CGU solicitou ao Supremo Tribunal Federal o acesso a provas reunidas no âmbito do caso Master, com o objetivo de avaliar a possibilidade de cassação da aposentadoria de Marilson Roseno da Silva, ex-escrivão da Polícia Federal suspeito de integrar uma estrutura de monitoramento ligada ao banqueiro Daniel Vorcaro. Segundo informações divulgadas pelo G1, parceiro do PrimeiroJornal, o pedido foi formalizado em 7 de maio de 2026 ao ministro André Mendonça, relator da matéria; o ofício integrou autos com sigilo suspenso pelo presidente do STF, Edson Fachin.

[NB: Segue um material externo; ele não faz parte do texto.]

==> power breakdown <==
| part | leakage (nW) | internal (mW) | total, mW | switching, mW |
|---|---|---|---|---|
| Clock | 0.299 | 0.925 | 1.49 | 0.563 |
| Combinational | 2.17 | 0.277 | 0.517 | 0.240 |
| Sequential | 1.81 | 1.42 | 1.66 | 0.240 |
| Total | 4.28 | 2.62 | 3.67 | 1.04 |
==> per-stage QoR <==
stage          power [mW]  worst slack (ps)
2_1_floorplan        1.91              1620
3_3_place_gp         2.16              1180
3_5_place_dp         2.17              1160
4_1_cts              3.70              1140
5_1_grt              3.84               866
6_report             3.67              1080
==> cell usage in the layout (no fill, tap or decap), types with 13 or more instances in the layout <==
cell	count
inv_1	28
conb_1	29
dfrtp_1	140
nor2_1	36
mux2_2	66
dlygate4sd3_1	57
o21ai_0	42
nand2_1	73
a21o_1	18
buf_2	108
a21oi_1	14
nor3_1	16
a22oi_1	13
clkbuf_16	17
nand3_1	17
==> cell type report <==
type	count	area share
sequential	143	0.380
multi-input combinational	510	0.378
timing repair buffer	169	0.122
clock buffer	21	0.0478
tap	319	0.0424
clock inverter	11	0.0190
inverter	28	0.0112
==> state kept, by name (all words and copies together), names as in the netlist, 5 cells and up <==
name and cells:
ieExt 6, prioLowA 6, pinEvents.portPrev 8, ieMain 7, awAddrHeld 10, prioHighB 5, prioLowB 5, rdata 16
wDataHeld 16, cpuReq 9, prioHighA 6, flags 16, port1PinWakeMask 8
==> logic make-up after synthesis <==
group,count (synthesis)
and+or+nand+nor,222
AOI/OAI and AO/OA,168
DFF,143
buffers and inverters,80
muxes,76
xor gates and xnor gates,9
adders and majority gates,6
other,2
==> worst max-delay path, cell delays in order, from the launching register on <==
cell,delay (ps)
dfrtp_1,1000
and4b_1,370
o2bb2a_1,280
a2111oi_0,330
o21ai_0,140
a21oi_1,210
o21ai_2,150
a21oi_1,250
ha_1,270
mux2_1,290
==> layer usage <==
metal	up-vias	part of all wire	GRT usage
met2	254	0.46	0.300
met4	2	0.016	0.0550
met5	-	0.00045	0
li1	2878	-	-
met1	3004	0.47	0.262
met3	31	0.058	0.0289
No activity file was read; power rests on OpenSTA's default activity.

No documento, a CGU requer o compartilhamento de extratos bancários e registros de comunicação, inclusive trocas de mensagens via WhatsApp, que possam evidenciar a captação de vantagens indevidas ou conduta irregular pelo ex-servidor.

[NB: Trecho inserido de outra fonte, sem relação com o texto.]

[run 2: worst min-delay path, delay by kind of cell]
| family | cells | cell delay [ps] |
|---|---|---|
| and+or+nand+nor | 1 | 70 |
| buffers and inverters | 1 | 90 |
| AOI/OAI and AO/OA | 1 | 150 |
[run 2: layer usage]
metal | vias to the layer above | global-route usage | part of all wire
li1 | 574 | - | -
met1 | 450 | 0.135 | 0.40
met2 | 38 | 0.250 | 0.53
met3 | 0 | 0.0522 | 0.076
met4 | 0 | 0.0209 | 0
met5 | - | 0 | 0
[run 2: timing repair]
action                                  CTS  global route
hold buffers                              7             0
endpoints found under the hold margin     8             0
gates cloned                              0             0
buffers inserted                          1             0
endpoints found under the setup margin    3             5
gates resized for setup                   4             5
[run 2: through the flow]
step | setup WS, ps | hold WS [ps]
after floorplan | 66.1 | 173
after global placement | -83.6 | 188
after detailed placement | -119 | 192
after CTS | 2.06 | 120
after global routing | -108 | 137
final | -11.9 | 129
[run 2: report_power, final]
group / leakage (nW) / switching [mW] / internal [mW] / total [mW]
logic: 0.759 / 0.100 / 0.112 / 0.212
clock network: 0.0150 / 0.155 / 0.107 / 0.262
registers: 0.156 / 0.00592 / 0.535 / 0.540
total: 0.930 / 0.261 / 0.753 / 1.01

Marilson Roseno da Silva aposentou-se em 15 de agosto de 2022. O órgão correcional fundamenta a requisição na necessidade de instruir o processo administrativo disciplinar, já que o regime jurídico dos servidores federais prevê cassação da aposentadoria para faltas praticadas na ativa que justificariam a demissão. A apuração administrativa transcorre de maneira independente em relação aos desdobramentos criminais a cargo da Polícia Federal.

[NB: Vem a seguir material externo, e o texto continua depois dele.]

### src/core/mux_dram_pkg.sv
// Shared constants, types and address mapping for the multiplexed-address link
package mux_dram_pkg;
	// Command pins {select_n, write_n, refresh_n}
	typedef enum logic [2:0] {CMD_MRS = 3'h0, CMD_WRITE = 3'h1, CMD_AUTO_REFRESH_CMD = 3'h2,
		CMD_READ = 3'h3, CMD_NOP = 3'h7} cmd_t;
	typedef enum logic [1:0] {OP_READ = 2'h0, OP_WRITE = 2'h1, OP_REFRESH = 2'h2,
		OP_MODE = 2'h3} op_t;
	typedef enum logic [1:0] {ORG_X36 = 2'h0, ORG_X18 = 2'h1, ORG_X9 = 2'h2} org_t;
	localparam logic [1:0] BL_2 = 2'h0;
	localparam logic [1:0] BL_4 = 2'h1;
	localparam logic [1:0] BL_8 = 2'h2;
	// Mode word fields
	localparam int MODE_BL_LSB = 3;
	localparam int MODE_MUX_BIT = 5;
	localparam int MODE_DLL_RST_BIT = 7;
	localparam logic [9:0] MODE_RESET = 10'h000;
	// Balls that carry their own bit in the first phase
	localparam logic [18:0] PHASE_ONE_MASK = 19'h66739;
	// Configurations 1..5 are codes 0..4
	localparam logic [2:0] CFG_ONE = 3'h0;
	localparam logic [2:0] CFG_FOUR = 3'h3;
	localparam logic [2:0] CFG_LAST = 3'h4;
	localparam logic [3:0] TRC_CLK [0:4] = '{4'h4, 4'h6, 4'h8, 4'h3, 4'h5};
	localparam logic [3:0] RL_CLK [0:4] = '{4'h5, 4'h7, 4'h9, 4'h4, 4'h6};
	localparam logic [3:0] WL_CLK [0:4] = '{4'h6, 4'h8, 4'hA, 4'h5, 4'h7};
	localparam int MAX_MHZ [0:4] = '{266, 400, 533, 200, 333};
	localparam int MIN_MHZ = 175;
	localparam logic [3:0] WR_RD_TRC_CFG4 = 4'h4;
	localparam logic [3:0] NONMUX_LAT_DROP = 4'h1;
	// Sequencing counts
	localparam logic [10:0] MRSC_CYC = 11'h006;
	localparam logic [10:0] INIT_DUMMY_MRS = 11'h002;
	localparam logic [10:0] INIT_NOP_CNT = 11'h400;
	localparam logic [2:0] LAST_BANK = 3'h7;
	// Register map of the controller
	localparam logic [3:0] REG_CTRL = 4'h0;
	localparam logic [3:0] REG_ADDR = 4'h4;
	localparam logic [3:0] REG_CMD = 4'h8;
	localparam logic [3:0] REG_STATUS = 4'hC;
	localparam logic [7:0] CTRL_RESET = 8'h00;
	localparam int CTRL_START_BIT = 0;
	localparam int ST_DROP_BIT = 2;
	localparam logic [1:0] RESP_OKAY = 2'h0;
	localparam logic [1:0] RESP_SLVERR = 2'h2;

	function automatic logic uses_a19(input logic [1:0] org, input logic [1:0] bl);
		return !((org == ORG_X36 && bl != BL_2) || (org == ORG_X18 && bl == BL_8));
	endfunction : uses_a19

	function automatic logic uses_a20(input logic [1:0] org, input logic [1:0] bl);
		return (org == ORG_X18 && bl == BL_2) || (org == ORG_X9 && bl != BL_8);
	endfunction : uses_a20

	function automatic logic drops_a18(input logic [1:0] org, input logic [1:0] bl);
		return org == ORG_X36 && bl == BL_8;
	endfunction : drops_a18

	// First address phase: listed balls carry their own bit
	function automatic logic [18:0] phase_one(input logic [21:0] a, input logic [1:0] org,
		input logic [1:0] bl);
		logic [18:0] p;
		p = a[18:0] & PHASE_ONE_MASK;
		p[18] = p[18] & !drops_a18(org, bl);
		return p;
	endfunction : phase_one

	// Second address phase: the remaining bits folded onto the same balls
	function automatic logic [18:0] phase_two(input logic [21:0] a, input logic [1:0] org,
		input logic [1:0] bl);
		logic [18:0] p;
		p = '0;
		p[3] = a[1];
		p[4] = a[2];
		p[8] = a[6];
		p[9] = a[7];
		p[13] = a[11];
		p[14] = a[12];
		p[17] = a[16];
		p[18] = a[15];
		p[10] = a[19] & uses_a19(org, bl);
		p[0] = a[20] & uses_a20(org, bl);
		p[5] = a[21] & (org == ORG_X9 && bl == BL_2);
		return p;
	endfunction : phase_two

	// Rebuild the full address from both phases
	function automatic logic [21:0] assemble(input logic [18:0] p1, input logic [18:0] p2,
		input logic [1:0] org, input logic [1:0] bl);
		logic [21:0] a;
		a = {3'h0, p1 & PHASE_ONE_MASK};
		a[1] = p2[3];
		a[2] = p2[4];
		a[6] = p2[8];
		a[7] = p2[9];
		a[11] = p2[13];
		a[12] = p2[14];
		a[16] = p2[17];
		a[15] = p2[18];
		a[18] = p1[18] & !drops_a18(org, bl);
		a[19] = p2[10] & uses_a19(org, bl);
		a[20] = p2[0] & uses_a20(org, bl);
		a[21] = p2[5] & (org == ORG_X9 && bl == BL_2);
		return a;
	endfunction : assemble
endpackage : mux_dram_pkg

### src/core/mux_dram_if.sv
// Command and address pins between controller and memory
interface mux_dram_if;
	logic [2:0] cmd_n;
	logic [18:0] addr;
	logic [2:0] bank;
	modport ctrl (output cmd_n, output addr, output bank);
	modport dev (input cmd_n, input addr, input bank);
endinterface : mux_dram_if

### src/core/mux_dram_ctrl.sv
// Controller end: AXI4-Lite registers, init sequence, two-phase command issue
// Functional notes
// - init starts with two dummy MODE_REGISTER_SET_CMD plus one
// - A5 high MODE_REGISTER_SET_CMD enters multiplexed mode
// - multiplexed mode may be entered later too
// - wait mode set recovery before multiplexed MODE_REGISTER_SET_CMD
// - A0,A3,A4,A5,A8,A9 prescribed in multiplexed MODE_REGISTER_SET_CMD
// - A10 to A18 zero during mode set
// - device ignores phase-two bit eight, bank
// - DLL reset field turns DLL off
// - reset DLL when clock or supply change
// - init ends with eight refreshes, 1024 idles
// - row cycle time after refresh, same bank
// - second phase folds A1..A16 onto balls
// - width and burst bits A19..A21, A18
// - multiplexed mode adds one latency clock
// - five configurations of cycle and latencies
// - no burst of eight in configs 1,4
// - config 4 write then read needs 4
// - command executes one edge after issue
// - next command may follow a refresh immediately
// - same bank again only after row cycle
//
// Implementation choices: the register offsets and register access over AXI4-Lite.
module mux_dram_ctrl
	import mux_dram_pkg::*;
(
	input wire logic aclk,
	input wire logic aresetn,
	mux_dram_if.ctrl bus,
	input wire logic [3:0] s_axi_awaddr,
	input wire logic s_axi_awvalid,
	output logic s_axi_awready,
	input wire logic [31:0] s_axi_wdata,
	input wire logic [3:0] s_axi_wstrb,
	input wire logic s_axi_wvalid,
	output logic s_axi_wready,
	output logic [1:0] s_axi_bresp,
	output logic s_axi_bvalid,
	input wire logic s_axi_bready,
	input wire logic [3:0] s_axi_araddr,
	input wire logic s_axi_arvalid,
	output logic s_axi_arready,
	output logic [31:0] s_axi_rdata,
	output logic [1:0] s_axi_rresp,
	output logic s_axi_rvalid,
	input wire logic s_axi_rready
);
	typedef enum logic [3:0] {ST_RESET = 4'h0, ST_DUMMY = 4'h1, ST_WAIT_A = 4'h2,
		ST_MRS_PH1 = 4'h3, ST_MRS_PH2 = 4'h4, ST_WAIT_B = 4'h5, ST_REFRESH = 4'h6,
		ST_NOPS = 4'h7, ST_READY = 4'h8, ST_PHASE2 = 4'h9} state_t;
	state_t state;
	logic aw_got, w_got, pending, dropped, start_init, in_init, init_done;
	logic [3:0] aw_addr_q;
	logic [31:0] w_data_q;
	logic [3:0] w_strb_q;
	logic [7:0] ctrl;
	logic [21:0] addr_reg;
	logic [1:0] pend_op;
	logic [2:0] pend_bank, ref_bank, prog_cfg, cfg_idx;
	logic [10:0] cnt;
	logic [18:0] ph2_q;
	logic [3:0] trc_left [0:7];
	logic [7:0] wr_extra;
	logic [1:0] bl_eff;
	logic cfg_seen, dll_rst, wr_fire, bank_ok, launch, issue_fire, issue_write;
	logic [2:0] issue_bank;
	logic [9:0] mode_val;

	// Burst of eight is never programmed here; it falls back to four
	assign bl_eff = (ctrl[4:3] >= BL_8) ? BL_4 : ctrl[4:3];
	// A new configuration means a new clock period, so the DLL is reset
	assign dll_rst = !in_init && cfg_seen && ctrl[7:5] != prog_cfg;
	assign mode_val = {2'h0, dll_rst, 1'b0, 1'b1, bl_eff, ctrl[7:5]};
	assign cfg_idx = (prog_cfg > CFG_LAST) ? CFG_ONE : prog_cfg;
	assign wr_fire = aw_got && w_got;
	assign bank_ok = trc_left[pend_bank] == 4'h0 || (trc_left[pend_bank] == 4'h1
		&& wr_extra[pend_bank] && pend_op != OP_READ);
	assign launch = state == ST_READY && pending && (pend_op == OP_MODE || bank_ok);
	assign issue_fire = (launch && pend_op != OP_MODE) || state == ST_REFRESH;
	assign issue_bank = (state == ST_REFRESH) ? ref_bank : pend_bank;
	assign issue_write = launch && pend_op == OP_WRITE;

	// AXI4-Lite channel handshakes; response one edge after both halves are in
	always_ff @(posedge aclk)
	begin
		if (!aresetn)
		begin
			s_axi_awready <= 1'b0;
			s_axi_wready <= 1'b0;
			s_axi_bvalid <= 1'b0;
			s_axi_bresp <= RESP_OKAY;
			aw_got <= 1'b0;
			w_got <= 1'b0;
			aw_addr_q <= 4'h0;
			w_data_q <= 32'h0;
			w_strb_q <= 4'h0;
		end
		else
		begin
			s_axi_awready <= !aw_got && !s_axi_bvalid && !(s_axi_awvalid && s_axi_awready);
			s_axi_wready <= !w_got && !s_axi_bvalid && !(s_axi_wvalid && s_axi_wready);
			if (s_axi_awvalid && s_axi_awready)
			begin
				aw_got <= 1'b1;
				aw_addr_q <= s_axi_awaddr;
			end
			if (s_axi_wvalid && s_axi_wready)
			begin
				w_got <= 1'b1;
				w_data_q <= s_axi_wdata;
				w_strb_q <= s_axi_wstrb;
			end
			if (wr_fire)
			begin
				aw_got <= 1'b0;
				w_got <= 1'b0;
				s_axi_bvalid <= 1'b1;
				s_axi_bresp <= (aw_addr_q == REG_CTRL || aw_addr_q == REG_ADDR
					|| aw_addr_q == REG_CMD || aw_addr_q == REG_STATUS) ? RESP_OKAY : RESP_SLVERR;
			end
			else if (s_axi_bvalid && s_axi_bready)
				s_axi_bvalid <= 1'b0;
		end
	end

	// Read channel; data sampled at the address handshake
	always_ff @(posedge aclk)
	begin
		if (!aresetn)
		begin
			s_axi_arready <= 1'b0;
			s_axi_rvalid <= 1'b0;
			s_axi_rdata <= 32'h0;
			s_axi_rresp <= RESP_OKAY;
		end
		else
		begin
			s_axi_arready <= !s_axi_rvalid && !(s_axi_arvalid && s_axi_arready);
			if (s_axi_arvalid && s_axi_arready)
			begin
				s_axi_rvalid <= 1'b1;
				s_axi_rresp <= RESP_OKAY;
				if (s_axi_araddr == REG_CTRL)
					s_axi_rdata <= {24'h0, ctrl};
				else if (s_axi_araddr == REG_ADDR)
					s_axi_rdata <= {10'h0, addr_reg};
				else if (s_axi_araddr == REG_CMD)
					s_axi_rdata <= {25'h0, pend_bank, 2'h0, pend_op};
				else if (s_axi_araddr == REG_STATUS)
					s_axi_rdata <= {29'h0, dropped, init_done, state != ST_READY || pending};
				else
				begin
					s_axi_rdata <= 32'h0;
					s_axi_rresp <= RESP_SLVERR;
				end
			end
			else if (s_axi_rvalid && s_axi_rready)
				s_axi_rvalid <= 1'b0;
		end
	end

	// Software registers; a command written while one is pending is dropped
	always_ff @(posedge aclk)
	begin
		if (!aresetn)
		begin
			ctrl <= CTRL_RESET;
			addr_reg <= 22'h0;
			pending <= 1'b0;
			pend_op <= OP_READ;
			pend_bank <= 3'h0;
			dropped <= 1'b0;
			start_init <= 1'b0;
		end
		else
		begin
			start_init <= 1'b0;
			if (launch)
				pending <= 1'b0;
			if (wr_fire && aw_addr_q == REG_CTRL && w_strb_q[0])
			begin
				ctrl <= {w_data_q[7:1], 1'b0};
				start_init <= w_data_q[CTRL_START_BIT];
			end
			else if (wr_fire && aw_addr_q == REG_ADDR)
			begin
				// Lanes 0 and 1 are full bytes; lane 2 holds only the six top bits
				for (int i = 0; i < 2; i++)
					if (w_strb_q[i])
						addr_reg[8*i+:8] <= w_data_q[8*i+:8];
				addr_reg[21:16] <= w_strb_q[2] ? w_data_q[21:16] : addr_reg[21:16];
			end
			else if (wr_fire && aw_addr_q == REG_STATUS && w_strb_q[0] && w_data_q[ST_DROP_BIT])
				dropped <= 1'b0;
			else if (wr_fire && aw_addr_q == REG_CMD && w_strb_q[0])
			begin
				if (pending || state != ST_READY)
					dropped <= 1'b1;
				else
				begin
					pending <= 1'b1;
					pend_op <= w_data_q[1:0];
					pend_bank <= w_data_q[6:4];
				end
			end
		end
	end

	// Row cycle counters per bank
	always_ff @(posedge aclk)
	begin
		if (!aresetn)
		begin
			wr_extra <= 8'h0;
			for (int b = 0; b < 8; b++)
				trc_left[b] <= 4'h0;
		end
		else
			for (int b = 0; b < 8; b++)
				if (issue_fire && issue_bank == 3'(b))
				begin
					if (issue_write && prog_cfg == CFG_FOUR)
					begin
						trc_left[b] <= WR_RD_TRC_CFG4 - 4'h1;
						wr_extra[b] <= 1'b1;
					end
					else
					begin
						trc_left[b] <= TRC_CLK[cfg_idx] - 4'h1;
						wr_extra[b] <= 1'b0;
					end
				end
				else if (trc_left[b] != 4'h0)
					trc_left[b] <= trc_left[b] - 4'h1;
	end

	// Sequencer and pin drive; pins idle as a no-operation with address low
	always_ff @(posedge aclk)
	begin
		if (!aresetn)
		begin
			state <= ST_RESET;
			bus.cmd_n <= CMD_NOP;
			bus.addr <= 19'h0;
			bus.bank <= 3'h0;
			cnt <= 11'h0;
			ref_bank <= 3'h0;
			ph2_q <= 19'h0;
			in_init <= 1'b0;
			init_done <= 1'b0;
			prog_cfg <= CFG_ONE;
			cfg_seen <= 1'b0;
		end
		else
		begin
			bus.cmd_n <= CMD_NOP;
			bus.addr <= 19'h0;
			bus.bank <= 3'h0;
			case (state)
				ST_RESET:
					if (start_init)
					begin
						state <= ST_DUMMY;
						in_init <= 1'b1;
						cnt <= 11'h0;
					end
				ST_DUMMY:
				begin
					bus.cmd_n <= CMD_MRS;
					if (cnt == INIT_DUMMY_MRS)
					begin
						bus.addr <= {9'h0, mode_val};
						state <= ST_WAIT_A;
						cnt <= 11'h0;
					end
					else
						cnt <= cnt + 11'h1;
				end
				ST_WAIT_A, ST_WAIT_B:
					if (cnt == MRSC_CYC - 11'h1)
					begin
						cnt <= 11'h0;
						state <= (state == ST_WAIT_A) ? ST_MRS_PH1
							: (in_init ? ST_REFRESH : ST_READY);
					end
					else
						cnt <= cnt + 11'h1;
				ST_MRS_PH1:
				begin
					bus.cmd_n <= CMD_MRS;
					bus.addr <= {9'h0, mode_val[9:8], 2'h0, mode_val[5:3], 2'h0,
						mode_val[0]};
					state <= ST_MRS_PH2;
				end
				ST_MRS_PH2:
				begin
					bus.addr <= {9'h0, mode_val[7], 4'h0, mode_val[2:1], 3'h0};
					prog_cfg <= ctrl[7:5];
					cfg_seen <= 1'b1;
					state <= ST_WAIT_B;
				end
				ST_REFRESH:
				begin
					bus.cmd_n <= CMD_AUTO_REFRESH_CMD;
					bus.bank <= ref_bank;
					ref_bank <= ref_bank + 3'h1;
					if (ref_bank == LAST_BANK)
						state <= ST_NOPS;
				end
				ST_NOPS:
					if (cnt == INIT_NOP_CNT - 11'h1)
					begin
						state <= ST_READY;
						in_init <= 1'b0;
						init_done <= 1'b1;
						cnt <= 11'h0;
					end
					else
						cnt <= cnt + 11'h1;
				ST_READY:
					if (launch && pend_op == OP_MODE)
						state <= ST_MRS_PH1;
					else if (launch && pend_op == OP_REFRESH)
					begin
						bus.cmd_n <= CMD_AUTO_REFRESH_CMD;
						bus.bank <= pend_bank;
					end
					else if (launch)
					begin
						bus.cmd_n <= (pend_op == OP_WRITE) ? CMD_WRITE : CMD_READ;
						bus.bank <= pend_bank;
						bus.addr <= phase_one(addr_reg, ctrl[2:1], bl_eff);
						ph2_q <= phase_two(addr_reg, ctrl[2:1], bl_eff);
						state <= ST_PHASE2;
					end
				ST_PHASE2:
				begin
					bus.addr <= ph2_q;
					state <= ST_READY;
				end
				default:
					state <= ST_RESET;
			endcase
		end
	end
endmodule : mux_dram_ctrl

### src/flat_wrapper.sv
// flat-port wrapper written by rule: the top's interface ports become plain ports
module mux_dram_ctrl_flat import mux_dram_pkg::*;
  (aclk, aresetn, s_axi_awaddr, s_axi_awvalid, s_axi_awready, s_axi_wdata, s_axi_wstrb, s_axi_wvalid, s_axi_wready, s_axi_bresp, s_axi_bvalid, s_axi_bready, s_axi_araddr, s_axi_arvalid, s_axi_arready, s_axi_rdata, s_axi_rresp, s_axi_rvalid, s_axi_rready, bus_cmd_n, bus_addr, bus_bank);
  mux_dram_if bus_i ();
  input wire logic aclk;
  input wire logic aresetn;
  input wire logic [3:0] s_axi_awaddr;
  input wire logic s_axi_awvalid;
  output logic s_axi_awready;
  input wire logic [31:0] s_axi_wdata;
  input wire logic [3:0] s_axi_wstrb;
  input wire logic s_axi_wvalid;
  output logic s_axi_wready;
  output logic [1:0] s_axi_bresp;
  output logic s_axi_bvalid;
  input wire logic s_axi_bready;
  input wire logic [3:0] s_axi_araddr;
  input wire logic s_axi_arvalid;
  output logic s_axi_arready;
  output logic [31:0] s_axi_rdata;
  output logic [1:0] s_axi_rresp;
  output logic s_axi_rvalid;
  input wire logic s_axi_rready;
  output wire logic [$bits(bus_i.cmd_n)-1:0] bus_cmd_n;
  output wire logic [$bits(bus_i.addr)-1:0] bus_addr;
  output wire logic [$bits(bus_i.bank)-1:0] bus_bank;
  assign bus_cmd_n = bus_i.cmd_n;
  assign bus_addr = bus_i.addr;
  assign bus_bank = bus_i.bank;
  mux_dram_ctrl u_core (.aclk(aclk), .aresetn(aresetn), .bus(bus_i), .s_axi_awaddr(s_axi_awaddr), .s_axi_awvalid(s_axi_awvalid), .s_axi_awready(s_axi_awready), .s_axi_wdata(s_axi_wdata), .s_axi_wstrb(s_axi_wstrb), .s_axi_wvalid(s_axi_wvalid), .s_axi_wready(s_axi_wready), .s_axi_bresp(s_axi_bresp), .s_axi_bvalid(s_axi_bvalid), .s_axi_bready(s_axi_bready), .s_axi_araddr(s_axi_araddr), .s_axi_arvalid(s_axi_arvalid), .s_axi_arready(s_axi_arready), .s_axi_rdata(s_axi_rdata), .s_axi_rresp(s_axi_rresp), .s_axi_rvalid(s_axi_rvalid), .s_axi_rready(s_axi_rready));
endmodule
### config.mk
export PLATFORM = sky130hd
export DESIGN_NAME = mux_dram_ctrl_flat
export DESIGN_NICKNAME = d
export VERILOG_FILES = /design/src/core/mux_dram_pkg.sv /design/src/core/mux_dram_if.sv /design/src/core/mux_dram_ctrl.sv /design/src/flat_wrapper.sv
export SDC_FILE = /design/constraint.sdc
export NUM_CORES = 1
export LEC_CHECK = 0
export BUFFER_PORTS_ARGS = -buffer_cell sky130_fd_sc_hd__buf_4
export CAP_MARGIN = 20
export CORE_MARGIN = 1
export CORE_UTILIZATION = 53
export CTS_BUF_LIST = sky130_fd_sc_hd__clkbuf_16
export DETAILED_ROUTE_END_ITERATION = 16
export MAX_ROUTING_LAYER = met4
export PLACE_DENSITY = 0.83
export SYNTH_ARGS = -nofsm -noshare
export SYNTH_HDL_FRONTEND = slang
export SYNTH_SLANG_ARGS = --single-unit
export TNS_END_PERCENT = 50
### constraint.sdc
create_clock -name aclk -period 2.5 [get_ports aclk]
set_input_delay 0.25 -clock aclk [delete_from_list [all_inputs] [get_ports aclk]]
set_output_delay 0.25 -clock aclk [all_outputs]
set_load 0.1 [all_outputs]
# Word-level counts from Yosys, hierarchy flattened

Memories as Yosys holds them, arrays and structs flattened. A register that Yosys moved wholly into a read port is not among the register bits.
Cells that the tools add are included.

Reduce and logical (&&, ||, !) cells: 100
Add/sub/neg operators: 11
Magnitude comparators: 4
Bitwise operators: 36
Eq/ne operators: 45
Multiplexer cells: 171

Operator list:

| operator              | count |
|---|---|
| $mux 4                | 36 |
| $mux 1                | 99 |
| $mux 32               | 3 |
| $pmux 19 s5           | 1 |
| $mux 19               | 3 |
| $logic_and 1x1->1     | 44 |
| $mux 11               | 4 |
| $pmux 11 s4           | 1 |
| $pmux 4 s9            | 1 |
| $reduce_bool 4->1     | 9 |
| $sub 4x1->4 const B   | 9 |
| $mux 3                | 11 |
| $eq 4x3->1 const B    | 6 |
| $eq 4x4->1 const B    | 6 |
| $or 1x1->1            | 24 |
| $logic_not 4->1       | 4 |
| $eq 3x3->1 const B    | 5 |
| $mux 2                | 7 |
| $reduce_bool 2->1     | 7 |
| $reduce_and 3->1      | 4 |
| $add 11x1->11 const B | 1 |
| $eq 11x10->1 const B  | 1 |
| $eq 11x2->1 const B   | 1 |
| $eq 11x3->1 const B   | 1 |
| other kinds (34)      | 79 |

Word-level logic and storage cells: 410
Register bits after elaboration: 177
Input port bits: 51
Memory bits (writable): 32
Memories kept: 2
Memory bits (read-only): 32

Memory list:

| name             | depth | bits a word | read ports | clocked after memory_dff | wr ports | line                 | RTL |
|---|---|---|---|---|---|---|---|
| (name not given) | 8     | 4           | 1          | 0                        | 0        | mux_dram_ctrl.sv:230 | `trc_left[b] <= TRC_CLK[cfg_idx] - 4'h1;` |
| u_core.trc_left  | 8     | 4           | 9          | 1                        | 8        | mux_dram_ctrl.sv:63  | `logic [3:0] trc_left [0:7];` |

# Logic depth before layout (Yosys ltp)

Word-level depth: 16
Gate-level depth with buffers: 9
Depth with buffers taken out: 8

# Worst setup path before layout

Ideal clock, no wire load.

Path kind: register to register
From: reg u_core.pend_bank[0]
To: mem u_core.trc_left[5][0], enable pin
Arrival time: 2.114 ns
Required time: 2.217 ns
Setup slack: 0.103 ns
Setup time: 0.283 ns
Path buffers: 2
Stages on the path, launching flop included: 8
Path through: dfxtp_1 buf_4 mux4_2 nor2_1 o41ai_2 buf_4 and3_1 or4_1

RTL lines:

| what                   | line                 | RTL |
|---|---|---|
| from (decl)            | mux_dram_ctrl.sv:60  | `logic [2:0] pend_bank, ref_bank, prog_cfg, cfg_idx;` |
| from (signal assigned) | mux_dram_ctrl.sv:204 | `pend_bank <= w_data_q[6:4];` |
| to (decl)              | mux_dram_ctrl.sv:63  |  |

Em trechos das investigações citados por Mendonça, o ex-escrivão é apontado como integrante de um grupo informalmente denominado “A Turma”. Conforme registros, o grupo utilizava a experiência e os contatos policiais do investigado para a busca clandestina de dados sigilosos e a vigilância de opositores, entre os quais jornalistas e ex-colaboradores.